> _Data shown_
*** Begin section ***

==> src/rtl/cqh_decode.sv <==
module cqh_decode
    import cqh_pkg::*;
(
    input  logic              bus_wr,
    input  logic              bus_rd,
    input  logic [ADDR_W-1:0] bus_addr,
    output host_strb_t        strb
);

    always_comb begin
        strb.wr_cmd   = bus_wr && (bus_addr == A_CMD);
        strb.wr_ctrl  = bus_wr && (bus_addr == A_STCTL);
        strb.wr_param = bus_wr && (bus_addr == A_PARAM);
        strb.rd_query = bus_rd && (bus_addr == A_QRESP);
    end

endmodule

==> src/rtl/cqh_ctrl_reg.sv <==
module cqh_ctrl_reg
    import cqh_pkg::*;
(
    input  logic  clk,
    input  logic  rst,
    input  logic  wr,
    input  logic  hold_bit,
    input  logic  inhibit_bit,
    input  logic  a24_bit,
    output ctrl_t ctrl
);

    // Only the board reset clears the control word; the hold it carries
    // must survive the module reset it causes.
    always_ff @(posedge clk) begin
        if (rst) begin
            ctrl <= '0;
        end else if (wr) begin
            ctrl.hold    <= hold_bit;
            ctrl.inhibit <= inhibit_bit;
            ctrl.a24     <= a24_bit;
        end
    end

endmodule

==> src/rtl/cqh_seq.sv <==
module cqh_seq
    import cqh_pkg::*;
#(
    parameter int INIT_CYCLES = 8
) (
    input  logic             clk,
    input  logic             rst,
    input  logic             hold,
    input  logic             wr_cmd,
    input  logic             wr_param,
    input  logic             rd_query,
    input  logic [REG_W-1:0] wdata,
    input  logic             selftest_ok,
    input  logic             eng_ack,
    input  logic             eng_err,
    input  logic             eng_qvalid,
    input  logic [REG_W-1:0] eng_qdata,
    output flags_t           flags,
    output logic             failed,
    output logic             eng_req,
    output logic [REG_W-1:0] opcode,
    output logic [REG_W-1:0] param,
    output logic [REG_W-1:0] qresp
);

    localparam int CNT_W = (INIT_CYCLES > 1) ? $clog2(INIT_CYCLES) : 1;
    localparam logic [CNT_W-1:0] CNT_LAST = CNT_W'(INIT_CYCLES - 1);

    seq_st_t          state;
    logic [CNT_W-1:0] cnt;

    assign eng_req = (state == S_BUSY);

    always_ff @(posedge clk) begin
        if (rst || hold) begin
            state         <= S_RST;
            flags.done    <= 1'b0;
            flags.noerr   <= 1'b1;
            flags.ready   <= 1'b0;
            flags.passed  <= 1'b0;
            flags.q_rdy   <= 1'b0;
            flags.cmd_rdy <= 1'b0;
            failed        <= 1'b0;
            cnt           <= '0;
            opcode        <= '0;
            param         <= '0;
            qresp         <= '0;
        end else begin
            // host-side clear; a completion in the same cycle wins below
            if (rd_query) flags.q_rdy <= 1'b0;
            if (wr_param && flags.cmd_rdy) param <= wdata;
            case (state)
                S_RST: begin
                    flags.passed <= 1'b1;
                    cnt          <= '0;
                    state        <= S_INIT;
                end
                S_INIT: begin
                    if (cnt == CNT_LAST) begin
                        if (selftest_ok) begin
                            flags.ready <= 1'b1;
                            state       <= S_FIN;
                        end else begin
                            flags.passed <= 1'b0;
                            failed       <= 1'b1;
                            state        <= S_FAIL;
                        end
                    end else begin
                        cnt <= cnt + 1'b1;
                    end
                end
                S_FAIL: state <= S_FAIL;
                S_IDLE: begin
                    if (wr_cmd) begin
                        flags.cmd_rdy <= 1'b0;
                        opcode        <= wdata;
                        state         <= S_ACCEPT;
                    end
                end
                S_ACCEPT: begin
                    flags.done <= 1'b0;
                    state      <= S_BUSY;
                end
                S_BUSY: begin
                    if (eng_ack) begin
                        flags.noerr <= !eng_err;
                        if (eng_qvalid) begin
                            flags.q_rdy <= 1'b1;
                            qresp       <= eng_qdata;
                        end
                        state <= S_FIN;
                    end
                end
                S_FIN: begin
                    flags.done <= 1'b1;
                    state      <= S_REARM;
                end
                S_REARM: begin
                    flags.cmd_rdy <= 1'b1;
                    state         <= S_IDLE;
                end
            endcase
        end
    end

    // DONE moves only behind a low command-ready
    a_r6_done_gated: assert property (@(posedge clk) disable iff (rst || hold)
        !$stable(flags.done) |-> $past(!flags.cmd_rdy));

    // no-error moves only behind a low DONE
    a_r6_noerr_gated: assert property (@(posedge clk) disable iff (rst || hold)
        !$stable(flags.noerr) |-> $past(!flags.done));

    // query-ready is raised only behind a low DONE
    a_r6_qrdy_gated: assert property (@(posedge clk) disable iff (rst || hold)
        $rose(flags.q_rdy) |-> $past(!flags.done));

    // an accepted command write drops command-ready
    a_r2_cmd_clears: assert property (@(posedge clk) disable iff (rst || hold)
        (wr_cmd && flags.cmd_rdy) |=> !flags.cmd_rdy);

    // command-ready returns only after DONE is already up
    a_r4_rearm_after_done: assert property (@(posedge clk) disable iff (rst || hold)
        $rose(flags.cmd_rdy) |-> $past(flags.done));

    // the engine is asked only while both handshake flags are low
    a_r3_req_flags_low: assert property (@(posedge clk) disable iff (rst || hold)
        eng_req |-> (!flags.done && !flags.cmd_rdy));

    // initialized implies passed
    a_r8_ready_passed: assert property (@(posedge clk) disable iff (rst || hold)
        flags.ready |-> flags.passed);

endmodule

*** End section ***
*** Begin section ***

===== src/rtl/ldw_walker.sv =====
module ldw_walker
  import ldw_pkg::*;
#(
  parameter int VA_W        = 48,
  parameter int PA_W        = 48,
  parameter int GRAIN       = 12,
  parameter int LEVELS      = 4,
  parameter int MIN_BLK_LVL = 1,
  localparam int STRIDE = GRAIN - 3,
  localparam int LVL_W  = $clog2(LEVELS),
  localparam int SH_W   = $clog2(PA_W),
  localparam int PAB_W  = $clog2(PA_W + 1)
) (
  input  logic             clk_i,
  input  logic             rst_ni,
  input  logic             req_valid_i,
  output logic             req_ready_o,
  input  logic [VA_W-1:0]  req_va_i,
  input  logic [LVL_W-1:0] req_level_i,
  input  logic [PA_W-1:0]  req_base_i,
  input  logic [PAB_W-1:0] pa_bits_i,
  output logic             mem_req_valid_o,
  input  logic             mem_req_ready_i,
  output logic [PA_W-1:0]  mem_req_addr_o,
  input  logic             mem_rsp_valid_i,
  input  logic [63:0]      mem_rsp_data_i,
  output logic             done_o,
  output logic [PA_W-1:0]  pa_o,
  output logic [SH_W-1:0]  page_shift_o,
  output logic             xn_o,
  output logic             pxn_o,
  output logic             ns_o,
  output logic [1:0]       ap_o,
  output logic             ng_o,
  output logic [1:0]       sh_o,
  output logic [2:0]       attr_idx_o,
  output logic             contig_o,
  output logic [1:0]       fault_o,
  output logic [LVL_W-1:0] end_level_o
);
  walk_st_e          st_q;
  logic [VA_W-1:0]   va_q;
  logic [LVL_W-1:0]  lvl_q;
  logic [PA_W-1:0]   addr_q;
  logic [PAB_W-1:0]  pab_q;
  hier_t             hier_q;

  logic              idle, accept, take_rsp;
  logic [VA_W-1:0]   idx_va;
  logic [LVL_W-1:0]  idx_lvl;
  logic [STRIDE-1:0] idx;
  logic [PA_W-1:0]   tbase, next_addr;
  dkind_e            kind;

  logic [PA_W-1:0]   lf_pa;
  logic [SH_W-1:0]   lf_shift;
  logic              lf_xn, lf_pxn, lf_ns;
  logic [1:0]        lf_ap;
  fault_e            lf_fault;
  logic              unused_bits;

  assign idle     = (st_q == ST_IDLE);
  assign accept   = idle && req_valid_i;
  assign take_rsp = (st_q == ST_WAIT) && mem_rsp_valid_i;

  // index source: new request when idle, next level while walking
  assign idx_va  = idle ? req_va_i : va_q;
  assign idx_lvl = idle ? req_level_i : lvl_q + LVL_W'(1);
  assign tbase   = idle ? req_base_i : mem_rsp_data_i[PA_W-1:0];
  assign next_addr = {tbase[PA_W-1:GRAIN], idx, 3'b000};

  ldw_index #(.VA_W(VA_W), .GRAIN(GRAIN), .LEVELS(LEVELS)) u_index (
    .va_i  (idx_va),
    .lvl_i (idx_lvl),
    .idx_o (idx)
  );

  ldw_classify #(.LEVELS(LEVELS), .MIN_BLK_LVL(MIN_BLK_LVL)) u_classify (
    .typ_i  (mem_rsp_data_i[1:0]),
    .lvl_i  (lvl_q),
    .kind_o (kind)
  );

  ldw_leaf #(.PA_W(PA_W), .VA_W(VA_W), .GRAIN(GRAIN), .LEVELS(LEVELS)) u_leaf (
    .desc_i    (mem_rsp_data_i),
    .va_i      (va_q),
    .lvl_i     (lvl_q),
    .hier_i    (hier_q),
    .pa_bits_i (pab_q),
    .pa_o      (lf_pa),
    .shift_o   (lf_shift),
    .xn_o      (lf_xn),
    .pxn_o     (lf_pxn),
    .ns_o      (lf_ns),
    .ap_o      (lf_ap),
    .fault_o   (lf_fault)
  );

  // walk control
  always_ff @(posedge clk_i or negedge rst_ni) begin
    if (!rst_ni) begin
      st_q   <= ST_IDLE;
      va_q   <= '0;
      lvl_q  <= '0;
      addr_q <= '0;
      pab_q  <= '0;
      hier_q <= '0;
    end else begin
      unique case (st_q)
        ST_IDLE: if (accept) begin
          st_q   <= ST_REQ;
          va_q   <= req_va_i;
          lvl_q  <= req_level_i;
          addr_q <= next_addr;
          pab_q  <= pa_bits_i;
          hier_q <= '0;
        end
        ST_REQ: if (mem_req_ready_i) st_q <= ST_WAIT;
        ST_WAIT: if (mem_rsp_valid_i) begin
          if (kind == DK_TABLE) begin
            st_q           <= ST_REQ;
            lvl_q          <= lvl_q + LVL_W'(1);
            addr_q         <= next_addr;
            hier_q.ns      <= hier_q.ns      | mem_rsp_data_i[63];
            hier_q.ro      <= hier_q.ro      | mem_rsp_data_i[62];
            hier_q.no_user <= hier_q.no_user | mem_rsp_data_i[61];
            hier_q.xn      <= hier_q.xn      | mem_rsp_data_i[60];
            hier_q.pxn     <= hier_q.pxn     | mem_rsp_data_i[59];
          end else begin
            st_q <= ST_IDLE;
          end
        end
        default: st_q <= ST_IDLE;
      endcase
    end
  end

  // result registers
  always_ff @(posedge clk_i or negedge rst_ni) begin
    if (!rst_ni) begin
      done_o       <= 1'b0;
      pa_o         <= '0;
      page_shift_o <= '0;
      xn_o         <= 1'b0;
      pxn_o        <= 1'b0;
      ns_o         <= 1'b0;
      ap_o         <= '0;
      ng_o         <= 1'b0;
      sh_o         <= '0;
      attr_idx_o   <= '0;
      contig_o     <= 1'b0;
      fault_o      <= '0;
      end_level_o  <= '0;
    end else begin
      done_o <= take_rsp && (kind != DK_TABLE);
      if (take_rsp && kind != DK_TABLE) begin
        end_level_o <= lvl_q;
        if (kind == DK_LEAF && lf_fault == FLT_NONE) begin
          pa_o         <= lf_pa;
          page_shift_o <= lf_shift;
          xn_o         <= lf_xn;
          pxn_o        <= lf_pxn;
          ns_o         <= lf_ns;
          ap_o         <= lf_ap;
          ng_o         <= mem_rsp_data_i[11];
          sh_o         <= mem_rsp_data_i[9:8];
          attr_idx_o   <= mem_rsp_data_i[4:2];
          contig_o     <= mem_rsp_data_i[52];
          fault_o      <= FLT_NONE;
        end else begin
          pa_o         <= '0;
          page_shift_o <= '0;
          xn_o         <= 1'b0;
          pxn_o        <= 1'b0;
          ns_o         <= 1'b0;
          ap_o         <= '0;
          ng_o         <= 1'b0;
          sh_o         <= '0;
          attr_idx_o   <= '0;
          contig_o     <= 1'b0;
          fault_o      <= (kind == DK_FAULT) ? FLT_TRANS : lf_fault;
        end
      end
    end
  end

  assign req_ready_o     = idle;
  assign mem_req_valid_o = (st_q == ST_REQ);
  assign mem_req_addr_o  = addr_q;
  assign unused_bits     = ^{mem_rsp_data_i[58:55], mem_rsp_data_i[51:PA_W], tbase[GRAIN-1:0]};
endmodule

*** End section ***
*** Begin section ***

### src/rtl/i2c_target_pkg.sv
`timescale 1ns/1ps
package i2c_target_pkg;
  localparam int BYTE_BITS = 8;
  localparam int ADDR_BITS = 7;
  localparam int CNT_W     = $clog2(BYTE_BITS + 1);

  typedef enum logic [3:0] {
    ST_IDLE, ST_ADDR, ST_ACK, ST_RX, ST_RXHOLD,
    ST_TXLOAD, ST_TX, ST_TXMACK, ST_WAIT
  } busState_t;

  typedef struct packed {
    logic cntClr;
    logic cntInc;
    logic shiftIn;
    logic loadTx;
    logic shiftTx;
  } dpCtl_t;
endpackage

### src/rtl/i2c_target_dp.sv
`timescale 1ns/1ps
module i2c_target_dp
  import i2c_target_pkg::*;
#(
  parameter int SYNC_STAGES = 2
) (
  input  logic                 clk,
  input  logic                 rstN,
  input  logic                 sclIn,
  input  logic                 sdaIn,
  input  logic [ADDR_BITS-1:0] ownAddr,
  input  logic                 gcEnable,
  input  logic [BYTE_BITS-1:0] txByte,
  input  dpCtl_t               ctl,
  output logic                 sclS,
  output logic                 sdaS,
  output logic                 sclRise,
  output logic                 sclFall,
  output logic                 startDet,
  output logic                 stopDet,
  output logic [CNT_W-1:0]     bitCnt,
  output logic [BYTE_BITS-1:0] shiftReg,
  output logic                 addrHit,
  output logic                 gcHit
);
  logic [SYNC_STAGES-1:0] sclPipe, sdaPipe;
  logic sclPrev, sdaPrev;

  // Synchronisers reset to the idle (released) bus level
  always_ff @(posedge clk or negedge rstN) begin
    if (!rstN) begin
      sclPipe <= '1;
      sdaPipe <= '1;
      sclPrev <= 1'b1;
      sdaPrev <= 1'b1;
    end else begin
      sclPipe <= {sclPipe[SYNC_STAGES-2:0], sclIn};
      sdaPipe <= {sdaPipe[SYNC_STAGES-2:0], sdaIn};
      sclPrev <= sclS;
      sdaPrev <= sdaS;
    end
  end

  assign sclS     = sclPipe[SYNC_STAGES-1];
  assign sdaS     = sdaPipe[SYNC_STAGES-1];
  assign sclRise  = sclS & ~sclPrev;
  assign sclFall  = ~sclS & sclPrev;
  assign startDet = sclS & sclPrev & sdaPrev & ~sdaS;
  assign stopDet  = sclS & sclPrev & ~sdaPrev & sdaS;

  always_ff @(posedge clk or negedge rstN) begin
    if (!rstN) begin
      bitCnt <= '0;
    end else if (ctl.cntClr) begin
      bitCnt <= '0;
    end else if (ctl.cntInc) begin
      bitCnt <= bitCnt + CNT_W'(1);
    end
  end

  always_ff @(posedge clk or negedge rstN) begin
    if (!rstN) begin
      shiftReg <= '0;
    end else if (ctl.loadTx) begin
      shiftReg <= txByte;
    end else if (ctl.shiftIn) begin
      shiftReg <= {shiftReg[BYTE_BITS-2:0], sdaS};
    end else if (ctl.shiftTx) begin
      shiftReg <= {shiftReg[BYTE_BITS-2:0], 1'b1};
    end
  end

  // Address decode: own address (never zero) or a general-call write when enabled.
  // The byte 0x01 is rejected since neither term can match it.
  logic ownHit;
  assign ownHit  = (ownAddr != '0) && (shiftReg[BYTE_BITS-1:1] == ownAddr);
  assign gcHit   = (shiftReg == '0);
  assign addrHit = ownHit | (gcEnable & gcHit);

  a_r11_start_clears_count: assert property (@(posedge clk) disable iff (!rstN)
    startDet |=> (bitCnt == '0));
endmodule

*** End section ***

> _Task to carry out_
Whenever a line of the records holds the string "gcHit", pick it out and copy it.

> _Exercise response_
  output logic                 gcHit
  assign gcHit   = (shiftReg == '0);
  assign addrHit = ownHit | (gcEnable & gcHit);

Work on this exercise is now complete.